I know I’m sounding overly passionate about this but I have seen my own friends repeat the same mistakes. I don’t have children myself but I have a younger sister and I must admit at one point I myself fell into that trap.
It is so easy to just let go and let things be. If we practice putting our ego on the shelf every time we intend to make a decision on behalf of any of our loved ones, life would be really beautiful and simple, devoid of anger, frustration, hatred, guilt and every negative emotion there is.

8 Feb 2012

“Shhhhhhhh”

I started writing this note on the plane on my way back home from Muscat.  I was feeling very relaxed. I think relaxed is an understatement. I was more like drugged! I don't know what it is but this city has an amazing energy that forces you to switch off. You're literally unable to use your mind or operate with the same speed you're used to.

Before getting out of the airport into the city you feel like the immigration officer has asked you to keep quiet ¨shhhhhhh.¨And I obeyed! I kept quiet. My mind was quiet all week! You can´t help it even if you´ve tried. 
With a coastline of 1700km, you can walk on the beach for hours!
The Omanis are happy people! Everything is slow and happens in slow motion. It reminded me of life in Amman in the 80's when the city was empty and life was simple.
Employees take three-hour lunch breaks. Deadline related panic is non-existent.
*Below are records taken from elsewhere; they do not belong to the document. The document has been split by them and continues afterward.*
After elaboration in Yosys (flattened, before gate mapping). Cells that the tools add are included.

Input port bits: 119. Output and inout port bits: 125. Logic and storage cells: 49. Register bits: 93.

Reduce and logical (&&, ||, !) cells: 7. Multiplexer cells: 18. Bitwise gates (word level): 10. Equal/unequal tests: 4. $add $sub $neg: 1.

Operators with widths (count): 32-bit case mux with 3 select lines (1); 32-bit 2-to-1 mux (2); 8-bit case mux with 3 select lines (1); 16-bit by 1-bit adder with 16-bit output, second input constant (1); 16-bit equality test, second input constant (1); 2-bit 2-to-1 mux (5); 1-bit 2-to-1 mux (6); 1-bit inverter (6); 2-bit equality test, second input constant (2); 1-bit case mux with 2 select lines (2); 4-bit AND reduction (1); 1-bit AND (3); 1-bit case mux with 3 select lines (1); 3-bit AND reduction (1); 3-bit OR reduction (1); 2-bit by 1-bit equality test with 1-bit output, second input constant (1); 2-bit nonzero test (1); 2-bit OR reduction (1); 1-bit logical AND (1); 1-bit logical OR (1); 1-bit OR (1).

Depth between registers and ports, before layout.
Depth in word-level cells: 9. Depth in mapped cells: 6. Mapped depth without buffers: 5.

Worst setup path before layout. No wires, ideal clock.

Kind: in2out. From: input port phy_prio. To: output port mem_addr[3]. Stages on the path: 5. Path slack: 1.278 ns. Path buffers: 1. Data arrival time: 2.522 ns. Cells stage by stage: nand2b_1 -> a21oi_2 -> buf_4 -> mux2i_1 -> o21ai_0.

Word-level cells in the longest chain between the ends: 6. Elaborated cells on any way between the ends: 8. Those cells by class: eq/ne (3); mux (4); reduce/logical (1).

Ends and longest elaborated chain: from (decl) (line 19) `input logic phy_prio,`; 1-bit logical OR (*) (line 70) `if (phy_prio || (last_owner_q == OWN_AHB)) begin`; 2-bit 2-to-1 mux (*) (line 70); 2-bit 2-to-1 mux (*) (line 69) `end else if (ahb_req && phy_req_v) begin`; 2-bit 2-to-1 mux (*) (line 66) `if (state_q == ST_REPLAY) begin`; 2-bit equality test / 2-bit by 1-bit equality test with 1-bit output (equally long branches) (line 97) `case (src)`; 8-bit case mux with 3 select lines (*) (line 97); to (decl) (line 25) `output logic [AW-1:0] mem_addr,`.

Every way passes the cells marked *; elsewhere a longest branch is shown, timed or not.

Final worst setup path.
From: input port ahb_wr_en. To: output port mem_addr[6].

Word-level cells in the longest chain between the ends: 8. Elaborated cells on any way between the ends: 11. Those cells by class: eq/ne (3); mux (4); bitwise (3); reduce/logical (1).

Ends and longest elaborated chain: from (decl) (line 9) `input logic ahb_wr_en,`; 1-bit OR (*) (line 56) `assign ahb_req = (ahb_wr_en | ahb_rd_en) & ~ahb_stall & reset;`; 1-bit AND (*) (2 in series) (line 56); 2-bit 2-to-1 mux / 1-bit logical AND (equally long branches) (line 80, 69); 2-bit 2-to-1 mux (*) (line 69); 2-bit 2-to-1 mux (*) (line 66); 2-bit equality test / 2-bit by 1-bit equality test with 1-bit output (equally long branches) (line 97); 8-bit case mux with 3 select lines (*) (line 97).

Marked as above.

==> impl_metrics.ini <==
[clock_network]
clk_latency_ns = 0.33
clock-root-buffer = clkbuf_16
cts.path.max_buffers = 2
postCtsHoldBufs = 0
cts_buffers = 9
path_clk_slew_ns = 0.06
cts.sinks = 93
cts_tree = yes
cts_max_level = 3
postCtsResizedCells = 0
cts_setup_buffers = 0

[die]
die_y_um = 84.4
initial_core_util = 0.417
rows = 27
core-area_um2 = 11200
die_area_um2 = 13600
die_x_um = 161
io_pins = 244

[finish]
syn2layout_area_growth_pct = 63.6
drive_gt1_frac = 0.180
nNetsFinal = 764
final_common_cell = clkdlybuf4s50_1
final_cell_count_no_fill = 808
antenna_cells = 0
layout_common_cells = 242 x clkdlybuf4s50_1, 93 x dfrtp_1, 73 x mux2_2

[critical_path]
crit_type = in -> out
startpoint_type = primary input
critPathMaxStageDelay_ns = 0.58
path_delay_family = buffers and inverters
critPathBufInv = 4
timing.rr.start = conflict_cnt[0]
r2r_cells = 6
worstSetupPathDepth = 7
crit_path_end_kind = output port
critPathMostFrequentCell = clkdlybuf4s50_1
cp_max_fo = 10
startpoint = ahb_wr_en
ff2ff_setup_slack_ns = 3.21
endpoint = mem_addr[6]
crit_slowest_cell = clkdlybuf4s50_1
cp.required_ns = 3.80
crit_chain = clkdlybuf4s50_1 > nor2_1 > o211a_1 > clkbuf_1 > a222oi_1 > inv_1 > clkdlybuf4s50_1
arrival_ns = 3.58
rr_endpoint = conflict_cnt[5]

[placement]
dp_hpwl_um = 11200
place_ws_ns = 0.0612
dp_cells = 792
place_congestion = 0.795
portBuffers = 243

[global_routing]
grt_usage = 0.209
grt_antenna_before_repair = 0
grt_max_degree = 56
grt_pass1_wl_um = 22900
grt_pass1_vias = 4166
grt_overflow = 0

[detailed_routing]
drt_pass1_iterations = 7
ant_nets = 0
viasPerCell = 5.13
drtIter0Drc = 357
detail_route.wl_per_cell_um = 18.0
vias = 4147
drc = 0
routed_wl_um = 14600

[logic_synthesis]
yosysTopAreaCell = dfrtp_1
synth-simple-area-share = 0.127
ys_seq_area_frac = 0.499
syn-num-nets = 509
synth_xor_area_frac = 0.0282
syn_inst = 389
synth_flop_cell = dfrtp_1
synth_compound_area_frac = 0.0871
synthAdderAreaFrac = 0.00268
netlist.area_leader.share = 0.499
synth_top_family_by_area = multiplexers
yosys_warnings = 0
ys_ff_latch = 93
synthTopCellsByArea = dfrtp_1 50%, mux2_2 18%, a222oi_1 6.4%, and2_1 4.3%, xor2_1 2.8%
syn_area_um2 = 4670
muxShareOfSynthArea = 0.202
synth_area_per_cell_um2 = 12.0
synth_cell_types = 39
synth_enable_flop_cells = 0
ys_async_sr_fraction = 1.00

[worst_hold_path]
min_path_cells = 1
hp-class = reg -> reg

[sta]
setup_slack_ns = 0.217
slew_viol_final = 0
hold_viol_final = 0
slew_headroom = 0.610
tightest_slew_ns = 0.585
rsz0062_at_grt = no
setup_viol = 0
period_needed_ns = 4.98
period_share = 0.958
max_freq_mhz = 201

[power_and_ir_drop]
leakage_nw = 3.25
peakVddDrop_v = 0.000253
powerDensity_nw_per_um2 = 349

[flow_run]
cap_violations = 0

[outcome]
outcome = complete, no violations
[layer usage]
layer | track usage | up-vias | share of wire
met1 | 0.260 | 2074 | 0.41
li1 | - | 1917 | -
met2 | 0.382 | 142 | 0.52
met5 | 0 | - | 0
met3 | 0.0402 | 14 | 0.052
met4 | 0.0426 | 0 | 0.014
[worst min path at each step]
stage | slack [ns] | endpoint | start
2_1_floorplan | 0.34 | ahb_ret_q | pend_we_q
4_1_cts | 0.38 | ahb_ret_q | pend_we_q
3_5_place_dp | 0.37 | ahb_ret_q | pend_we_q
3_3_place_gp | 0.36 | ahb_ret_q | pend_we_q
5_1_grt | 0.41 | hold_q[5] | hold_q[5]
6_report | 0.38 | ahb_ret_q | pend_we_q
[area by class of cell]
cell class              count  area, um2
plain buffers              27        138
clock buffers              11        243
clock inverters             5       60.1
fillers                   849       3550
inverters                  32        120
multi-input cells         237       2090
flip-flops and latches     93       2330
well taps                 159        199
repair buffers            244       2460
You walk by the Sultan's guest house and you see no security but one guard who greets you with a smile and asks you to take as many pictures as you want.
You feel as if people have meditated before leaving their homes in the morning!
Even Birds meditate on the beach there! They're not afraid. You can go near them to take a photo, they're not bothered. They probably don't know you're there because they're busy meditating!
When you've gotten a taste of life in Oman and compare it with your own life back home, you think to yourself is anything really worth it? Is it that easy to choose to switch back to slow motion and switch our mind off?
The first few days after I came back home I was still under the effect of the “Muscat drug.” My mind was still asleep and I wondered if I’d be able to maintain that wonderful feeling.


I remembered a book I read a couple of years ago called A New Earth by Eckhart Tolle and decided to pick it up and read it one more time in the hope of preserving in my heart what was left of the amazing energy I brought back home.
In the book Tolle talks about the energy field of different countries. He says that the overwhelmingly light energy of certain countries is related to their history devoid of violence.
“Certain countries in which many acts of collective violence were suffered or perpetrated have a heavier collective pain body than others. This is why older nations tend to have stronger pain-bodies. It is also why younger countries, such as Canada and Australia, and those that have remained more sheltered from the surrounding madness, such as Switzerland, tend to have lighter collective pain-bodies…If you’re sensitive enough, you can feel a heaviness in the energy field of certain countries as soon as you step off the plane.“
How’s that for a thought?
I felt the exact opposite the minute I set foot in Muscat. It was as if the whole population joined together to give me a week-long healing session!